About this exercise
Copy exactly, please, each line of the data below until the line that contains "logic [STEP_W-1:0] target;" has been copied, beginning at the top.

Data excerpts
<file path="src/hdl/pidbc_pkg.sv">
package pidbc_pkg;

  localparam int unsigned STEP_W = 4;
  localparam int unsigned ACC_W  = 52;
  localparam int unsigned INT_W  = 48;
  localparam int unsigned CFG_INDEX_W = 3;

  localparam logic [CFG_INDEX_W-1:0] REG_KP         = 3'd0;
  localparam logic [CFG_INDEX_W-1:0] REG_KI_TC      = 3'd1;
  localparam logic [CFG_INDEX_W-1:0] REG_KD_DIV_TC  = 3'd2;
  localparam logic [CFG_INDEX_W-1:0] REG_KB         = 3'd3;
  localparam logic [CFG_INDEX_W-1:0] REG_OUT_MAX    = 3'd4;
  localparam logic [CFG_INDEX_W-1:0] REG_OUT_MIN    = 3'd5;
  localparam logic [CFG_INDEX_W-1:0] REG_OUT_OFFSET = 3'd6;

  typedef enum logic [3:0] {
    ALU_NOP,
    ALU_ERR,
    ALU_NEWI,
    ALU_ACC_P,
    ALU_DIFF,
    ALU_ADD_I,
    ALU_ADD_PROD,
    ALU_CLAMP,
    ALU_GAP,
    ALU_BGAP,
    ALU_INTEG,
    ALU_PREV,
    ALU_EMIT
  } alu_op_t;

  typedef enum logic [2:0] {
    MUL_NONE,
    MUL_KI_PREV,
    MUL_KP_ERR,
    MUL_KD_TMP,
    MUL_KB_TMP,
    MUL_TMP_KI
  } mul_sel_t;

  typedef enum logic [1:0] {
    SEQ_NEXT,
    SEQ_WAIT_IN,
    SEQ_WAIT_OUT
  } seq_cond_t;

  typedef struct packed {
    alu_op_t           alu;
    mul_sel_t          mul;
    seq_cond_t         cond;
    logic [STEP_W-1:0] target;
  } ctrl_t;

  localparam logic [STEP_W-1:0] STEP_IDLE = 4'd0;

  // Control store: one word per step of the program.
  function automatic ctrl_t ucode(input logic [STEP_W-1:0] step);
    ctrl_t c;
    c = '{alu: ALU_NOP, mul: MUL_NONE, cond: SEQ_NEXT, target: STEP_IDLE};
    unique case (step)
      4'd0:  c.cond = SEQ_WAIT_IN;
      4'd1:  begin c.alu = ALU_ERR; c.mul = MUL_KI_PREV; end
      4'd2:  begin c.alu = ALU_NEWI; c.mul = MUL_KP_ERR; end
      4'd3:  c.alu = ALU_ACC_P;
      4'd4:  c.alu = ALU_DIFF;
      4'd5:  begin c.alu = ALU_ADD_I; c.mul = MUL_KD_TMP; end
      4'd6:  c.alu = ALU_ADD_PROD;
      4'd7:  c.alu = ALU_CLAMP;
      4'd8:  c.alu = ALU_GAP;
      4'd9:  c.mul = MUL_KB_TMP;
      4'd10: c.alu = ALU_BGAP;
      4'd11: c.mul = MUL_TMP_KI;
      4'd12: c.alu = ALU_INTEG;
      4'd13: c.alu = ALU_PREV;
      4'd14: begin c.alu = ALU_EMIT; c.cond = SEQ_WAIT_OUT; c.target = STEP_IDLE; end
      default: begin c.cond = SEQ_WAIT_OUT; c.target = STEP_IDLE; end
    endcase
    return c;
  endfunction

  function automatic logic signed [31:0] sat32(input logic signed [ACC_W-1:0] x);
    logic signed [31:0] r;
    if (x > $signed({{(ACC_W-31){1'b0}}, {31{1'b1}}})) begin
      r = 32'sh7fffffff;
    end else if (x < $signed({{(ACC_W-31){1'b1}}, {31{1'b0}}})) begin
      r = 32'sh80000000;
    end else begin
      r = x[31:0];
    end
    return r;
  endfunction

  function automatic logic signed [INT_W-1:0] sat48(input logic signed [ACC_W-1:0] x);
    logic signed [INT_W-1:0] r;
    if (x > $signed({{(ACC_W-INT_W+1){1'b0}}, {(INT_W-1){1'b1}}})) begin
      r = {1'b0, {(INT_W-1){1'b1}}};
    end else if (x < $signed({{(ACC_W-INT_W+1){1'b1}}, {(INT_W-1){1'b0}}})) begin
      r = {1'b1, {(INT_W-1){1'b0}}};
    end else begin
      r = x[INT_W-1:0];
    end
    return r;
  endfunction

endpackage

</file>
<file path="src/hdl/pid_back_calc_antiwindup_unit.sv">
// Discrete PID controller step in Q16.16 with back-calculation anti-windup.
// Each input transfer (measured, reference, clear) yields exactly one output
// transfer (drive, limited). A small microcoded sequencer steps one shared
// 32 x 32 multiplier and one adder/saturator through the calculation: an item
// passes through one accept step and fourteen program steps, a number set by
// the five multiplications that share the multiplier. The result sits in an
// output register, so the next item is accepted while it waits; the final step
// waits only if the previous result has not yet been taken. The user must write
// registers through the configuration channel while the block is idle; the
// block does not enforce this. An index beyond the register list is ignored.
module pid_back_calc_antiwindup_unit (
  input  logic                                   clk,
  input  logic                                   rst,
  input  logic                                   cfg_valid,
  output logic                                   cfg_ready,
  input  logic [pidbc_pkg::CFG_INDEX_W-1:0]      cfg_index,
  input  logic [31:0]                            cfg_data,
  input  logic                                   in_valid,
  output logic                                   in_ready,
  input  logic signed [31:0]                     measured,
  input  logic signed [31:0]                     reference,
  input  logic                                   clear,
  output logic                                   out_valid,
  input  logic                                   out_ready,
  output logic signed [31:0]                     drive,
  output logic                                   limited
);

  logic signed [31:0] kp, ki_tc, kd_div_tc, kb, out_max, out_min, out_offset;

  logic [pidbc_pkg::STEP_W-1:0]             step, step_next;
  pidbc_pkg::ctrl_t                         ctrl;

  logic signed [31:0]                       y_in, r_in;
  logic signed [31:0]                       err, prev_error, tmp, satu;
  logic                                     lim;
  logic signed [pidbc_pkg::INT_W-1:0]       integrator, newi;
  logic signed [pidbc_pkg::ACC_W-1:0]       acc;
  logic signed [63:0]                       prod;
  logic signed [31:0]                       mul_a, mul_b;
  logic signed [pidbc_pkg::ACC_W-1:0]       prod_q;

  logic in_accept, out_free;

  assign cfg_ready = 1'b1;
  assign in_ready  = (step == pidbc_pkg::STEP_IDLE);
  assign in_accept = in_valid && in_ready;
  assign out_free  = !out_valid || out_ready;
  assign ctrl      = pidbc_pkg::ucode(step);

  // The product shifted right by 16 is a floor; bits above 47 are sign only.
  assign prod_q = {{(pidbc_pkg::ACC_W-48){prod[63]}}, prod[63:16]};

  always_ff @(posedge clk) begin
    if (rst) begin
      kp         <= '0;
      ki_tc      <= '0;
      kd_div_tc  <= '0;
      kb         <= '0;
      out_max    <= 32'sh7fffffff;
      out_min    <= 32'sh80000000;
      out_offset <= '0;
    end else if (cfg_valid && cfg_ready) begin
      case (cfg_index)
        pidbc_pkg::REG_KP:         kp         <= cfg_data;
        pidbc_pkg::REG_KI_TC:      ki_tc      <= cfg_data;
        pidbc_pkg::REG_KD_DIV_TC:  kd_div_tc  <= cfg_data;
        pidbc_pkg::REG_KB:         kb         <= cfg_data;
        pidbc_pkg::REG_OUT_MAX:    out_max    <= cfg_data;
        pidbc_pkg::REG_OUT_MIN:    out_min    <= cfg_data;
        pidbc_pkg::REG_OUT_OFFSET: out_offset <= cfg_data;
        default: ;
      endcase
    end
  end

  always_comb begin
    step_next = step + 1'b1;
    unique case (ctrl.cond)
      pidbc_pkg::SEQ_NEXT:     step_next = step + 1'b1;
      pidbc_pkg::SEQ_WAIT_IN:  step_next = in_accept ? step + 1'b1 : step;
      pidbc_pkg::SEQ_WAIT_OUT: step_next = out_free ? ctrl.target : step;
      default:                 step_next = pidbc_pkg::STEP_IDLE;
    endcase
  end

  always_ff @(posedge clk) begin
    if (rst) begin
      step <= pidbc_pkg::STEP_IDLE;
    end else begin
      step <= step_next;
    end
  end

  always_comb begin
    mul_a = '0;
    mul_b = '0;
    case (ctrl.mul)
      pidbc_pkg::MUL_KI_PREV: begin mul_a = ki_tc;     mul_b = prev_error; end
      pidbc_pkg::MUL_KP_ERR:  begin mul_a = kp;        mul_b = err;        end
      pidbc_pkg::MUL_KD_TMP:  begin mul_a = kd_div_tc; mul_b = tmp;        end
      pidbc_pkg::MUL_KB_TMP:  begin mul_a = kb;        mul_b = tmp;        end
      pidbc_pkg::MUL_TMP_KI:  begin mul_a = tmp;       mul_b = ki_tc;      end
      default: ;
    endcase
  end

  always_ff @(posedge clk) begin
    if (ctrl.mul != pidbc_pkg::MUL_NONE) begin
      prod <= mul_a * mul_b;
    end
  end

  always_ff @(posedge clk) begin
    if (rst) begin
      integrator <= '0;
      prev_error <= '0;
    end else if (in_accept) begin
      if (clear) begin
        integrator <= '0;
        prev_error <= '0;
      end
    end else begin
      case (ctrl.alu)
        pidbc_pkg::ALU_INTEG:
          integrator <= pidbc_pkg::sat48(
            {{(pidbc_pkg::ACC_W-pidbc_pkg::INT_W){newi[pidbc_pkg::INT_W-1]}}, newi} + prod_q);
        pidbc_pkg::ALU_PREV:
          prev_error <= err;
        default: ;
      endcase
    end
  end

  always_ff @(posedge clk) begin
    if (in_accept) begin
      y_in <= measured;
      r_in <= reference;
    end
    case (ctrl.alu)
      pidbc_pkg::ALU_ERR:
        err <= pidbc_pkg::sat32(
          {{(pidbc_pkg::ACC_W-32){r_in[31]}}, r_in} - {{(pidbc_pkg::ACC_W-32){y_in[31]}}, y_in});
      pidbc_pkg::ALU_NEWI:
        newi <= pidbc_pkg::sat48(
          {{(pidbc_pkg::ACC_W-pidbc_pkg::INT_W){integrator[pidbc_pkg::INT_W-1]}}, integrator}
          + prod_q);
      pidbc_pkg::ALU_ACC_P:
        acc <= prod_q + {{(pidbc_pkg::ACC_W-32){out_offset[31]}}, out_offset};
      pidbc_pkg::ALU_DIFF:
        tmp <= pidbc_pkg::sat32(
          {{(pidbc_pkg::ACC_W-32){err[31]}}, err}
          - {{(pidbc_pkg::ACC_W-32){prev_error[31]}}, prev_error});
      pidbc_pkg::ALU_ADD_I:
        acc <= acc + {{(pidbc_pkg::ACC_W-pidbc_pkg::INT_W){newi[pidbc_pkg::INT_W-1]}}, newi};
      pidbc_pkg::ALU_ADD_PROD:
        acc <= acc + prod_q;
      pidbc_pkg::ALU_CLAMP: begin
        // The upper limit is tested first, which settles crossed limits.
        if (acc > $signed({{(pidbc_pkg::ACC_W-32){out_max[31]}}, out_max})) begin
          satu <= out_max;
          lim  <= 1'b1;
        end else if (acc < $signed({{(pidbc_pkg::ACC_W-32){out_min[31]}}, out_min})) begin
          satu <= out_min;
          lim  <= 1'b1;
        end else begin
          satu <= acc[31:0];
          lim  <= 1'b0;
        end
      end
      pidbc_pkg::ALU_GAP:
        tmp <= pidbc_pkg::sat32({{(pidbc_pkg::ACC_W-32){satu[31]}}, satu} - acc);
      pidbc_pkg::ALU_BGAP:
        tmp <= pidbc_pkg::sat32(prod_q);
      default: ;
    endcase
  end

  always_ff @(posedge clk) begin
    if (rst) begin
      out_valid <= 1'b0;
    end else if (ctrl.alu == pidbc_pkg::ALU_EMIT && out_free) begin
      out_valid <= 1'b1;
    end else if (out_ready) begin
      out_valid <= 1'b0;
    end
  end

  always_ff @(posedge clk) begin
    if (ctrl.alu == pidbc_pkg::ALU_EMIT && out_free) begin
      drive   <= satu;
      limited <= lim;
    end
  end

endmodule
</file>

Expected output
<file path="src/hdl/pidbc_pkg.sv">
package pidbc_pkg;

  localparam int unsigned STEP_W = 4;
  localparam int unsigned ACC_W  = 52;
  localparam int unsigned INT_W  = 48;
  localparam int unsigned CFG_INDEX_W = 3;

  localparam logic [CFG_INDEX_W-1:0] REG_KP         = 3'd0;
  localparam logic [CFG_INDEX_W-1:0] REG_KI_TC      = 3'd1;
  localparam logic [CFG_INDEX_W-1:0] REG_KD_DIV_TC  = 3'd2;
  localparam logic [CFG_INDEX_W-1:0] REG_KB         = 3'd3;
  localparam logic [CFG_INDEX_W-1:0] REG_OUT_MAX    = 3'd4;
  localparam logic [CFG_INDEX_W-1:0] REG_OUT_MIN    = 3'd5;
  localparam logic [CFG_INDEX_W-1:0] REG_OUT_OFFSET = 3'd6;

  typedef enum logic [3:0] {
    ALU_NOP,
    ALU_ERR,
    ALU_NEWI,
    ALU_ACC_P,
    ALU_DIFF,
    ALU_ADD_I,
    ALU_ADD_PROD,
    ALU_CLAMP,
    ALU_GAP,
    ALU_BGAP,
    ALU_INTEG,
    ALU_PREV,
    ALU_EMIT
  } alu_op_t;

  typedef enum logic [2:0] {
    MUL_NONE,
    MUL_KI_PREV,
    MUL_KP_ERR,
    MUL_KD_TMP,
    MUL_KB_TMP,
    MUL_TMP_KI
  } mul_sel_t;

  typedef enum logic [1:0] {
    SEQ_NEXT,
    SEQ_WAIT_IN,
    SEQ_WAIT_OUT
  } seq_cond_t;

  typedef struct packed {
    alu_op_t           alu;
    mul_sel_t          mul;
    seq_cond_t         cond;
    logic [STEP_W-1:0] target;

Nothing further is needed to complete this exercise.